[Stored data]
**********
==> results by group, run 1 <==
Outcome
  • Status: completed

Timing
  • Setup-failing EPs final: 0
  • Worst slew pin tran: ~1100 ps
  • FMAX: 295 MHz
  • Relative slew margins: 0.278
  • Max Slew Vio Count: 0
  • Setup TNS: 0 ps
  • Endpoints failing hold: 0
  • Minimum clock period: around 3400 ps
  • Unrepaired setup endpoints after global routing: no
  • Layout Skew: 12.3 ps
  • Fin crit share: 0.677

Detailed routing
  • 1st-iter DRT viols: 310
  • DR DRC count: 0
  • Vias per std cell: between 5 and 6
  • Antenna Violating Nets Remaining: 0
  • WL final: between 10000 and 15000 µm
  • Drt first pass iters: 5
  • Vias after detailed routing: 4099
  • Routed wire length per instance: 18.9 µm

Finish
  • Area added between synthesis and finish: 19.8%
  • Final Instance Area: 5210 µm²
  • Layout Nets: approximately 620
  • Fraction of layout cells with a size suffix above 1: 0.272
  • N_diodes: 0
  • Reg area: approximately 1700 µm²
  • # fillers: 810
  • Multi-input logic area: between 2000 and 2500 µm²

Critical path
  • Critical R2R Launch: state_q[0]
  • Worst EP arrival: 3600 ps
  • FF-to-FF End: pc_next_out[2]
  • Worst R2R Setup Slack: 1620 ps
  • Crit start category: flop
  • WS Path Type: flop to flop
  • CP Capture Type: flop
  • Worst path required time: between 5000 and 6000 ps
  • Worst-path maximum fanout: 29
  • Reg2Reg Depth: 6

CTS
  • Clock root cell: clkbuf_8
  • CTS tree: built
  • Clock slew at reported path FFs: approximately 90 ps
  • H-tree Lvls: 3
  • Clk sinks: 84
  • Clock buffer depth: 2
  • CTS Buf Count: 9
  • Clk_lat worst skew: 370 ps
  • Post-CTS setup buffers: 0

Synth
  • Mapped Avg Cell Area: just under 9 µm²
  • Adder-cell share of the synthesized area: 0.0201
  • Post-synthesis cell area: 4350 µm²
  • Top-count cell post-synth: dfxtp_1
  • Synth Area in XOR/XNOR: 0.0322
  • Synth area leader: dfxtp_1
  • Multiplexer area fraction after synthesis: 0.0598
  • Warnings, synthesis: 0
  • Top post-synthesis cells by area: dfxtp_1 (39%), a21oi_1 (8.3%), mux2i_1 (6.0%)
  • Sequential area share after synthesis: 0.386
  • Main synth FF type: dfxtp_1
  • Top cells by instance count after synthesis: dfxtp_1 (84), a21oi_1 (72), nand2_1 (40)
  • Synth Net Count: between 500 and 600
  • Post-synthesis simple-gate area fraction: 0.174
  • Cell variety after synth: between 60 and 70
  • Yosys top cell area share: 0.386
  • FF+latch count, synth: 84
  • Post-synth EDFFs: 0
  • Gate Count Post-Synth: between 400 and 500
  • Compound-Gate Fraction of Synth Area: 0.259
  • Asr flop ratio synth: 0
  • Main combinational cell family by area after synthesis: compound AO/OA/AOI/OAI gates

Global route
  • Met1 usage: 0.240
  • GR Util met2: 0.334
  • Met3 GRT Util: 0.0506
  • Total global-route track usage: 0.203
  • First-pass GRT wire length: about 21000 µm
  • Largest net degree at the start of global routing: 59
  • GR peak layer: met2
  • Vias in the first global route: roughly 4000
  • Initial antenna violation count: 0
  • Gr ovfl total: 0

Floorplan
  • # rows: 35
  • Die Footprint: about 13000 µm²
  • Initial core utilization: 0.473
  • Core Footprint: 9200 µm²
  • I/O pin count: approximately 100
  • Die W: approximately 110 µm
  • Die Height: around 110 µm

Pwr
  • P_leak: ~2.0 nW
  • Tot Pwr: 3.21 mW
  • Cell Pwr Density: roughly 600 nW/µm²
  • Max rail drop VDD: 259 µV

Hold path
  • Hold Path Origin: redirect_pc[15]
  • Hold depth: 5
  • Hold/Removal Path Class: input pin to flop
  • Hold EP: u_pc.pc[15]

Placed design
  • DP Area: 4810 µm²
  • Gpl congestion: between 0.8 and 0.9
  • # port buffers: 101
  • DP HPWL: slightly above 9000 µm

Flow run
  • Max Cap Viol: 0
**********
■ **Work to be completed**
Among the records above, a stretch begins at the line containing "ratio synth: 0" and ends at the line containing "0.8 and 0.9". Restate that stretch word for word, and nothing else.

■ **Task output**
  • Asr flop ratio synth: 0
  • Main combinational cell family by area after synthesis: compound AO/OA/AOI/OAI gates

Global route
  • Met1 usage: 0.240
  • GR Util met2: 0.334
  • Met3 GRT Util: 0.0506
  • Total global-route track usage: 0.203
  • First-pass GRT wire length: about 21000 µm
  • Largest net degree at the start of global routing: 59
  • GR peak layer: met2
  • Vias in the first global route: roughly 4000
  • Initial antenna violation count: 0
  • Gr ovfl total: 0

Floorplan
  • # rows: 35
  • Die Footprint: about 13000 µm²
  • Initial core utilization: 0.473
  • Core Footprint: 9200 µm²
  • I/O pin count: approximately 100
  • Die W: approximately 110 µm
  • Die Height: around 110 µm

Pwr
  • P_leak: ~2.0 nW
  • Tot Pwr: 3.21 mW
  • Cell Pwr Density: roughly 600 nW/µm²
  • Max rail drop VDD: 259 µV

Hold path
  • Hold Path Origin: redirect_pc[15]
  • Hold depth: 5
  • Hold/Removal Path Class: input pin to flop
  • Hold EP: u_pc.pc[15]

Placed design
  • DP Area: 4810 µm²
  • Gpl congestion: between 0.8 and 0.9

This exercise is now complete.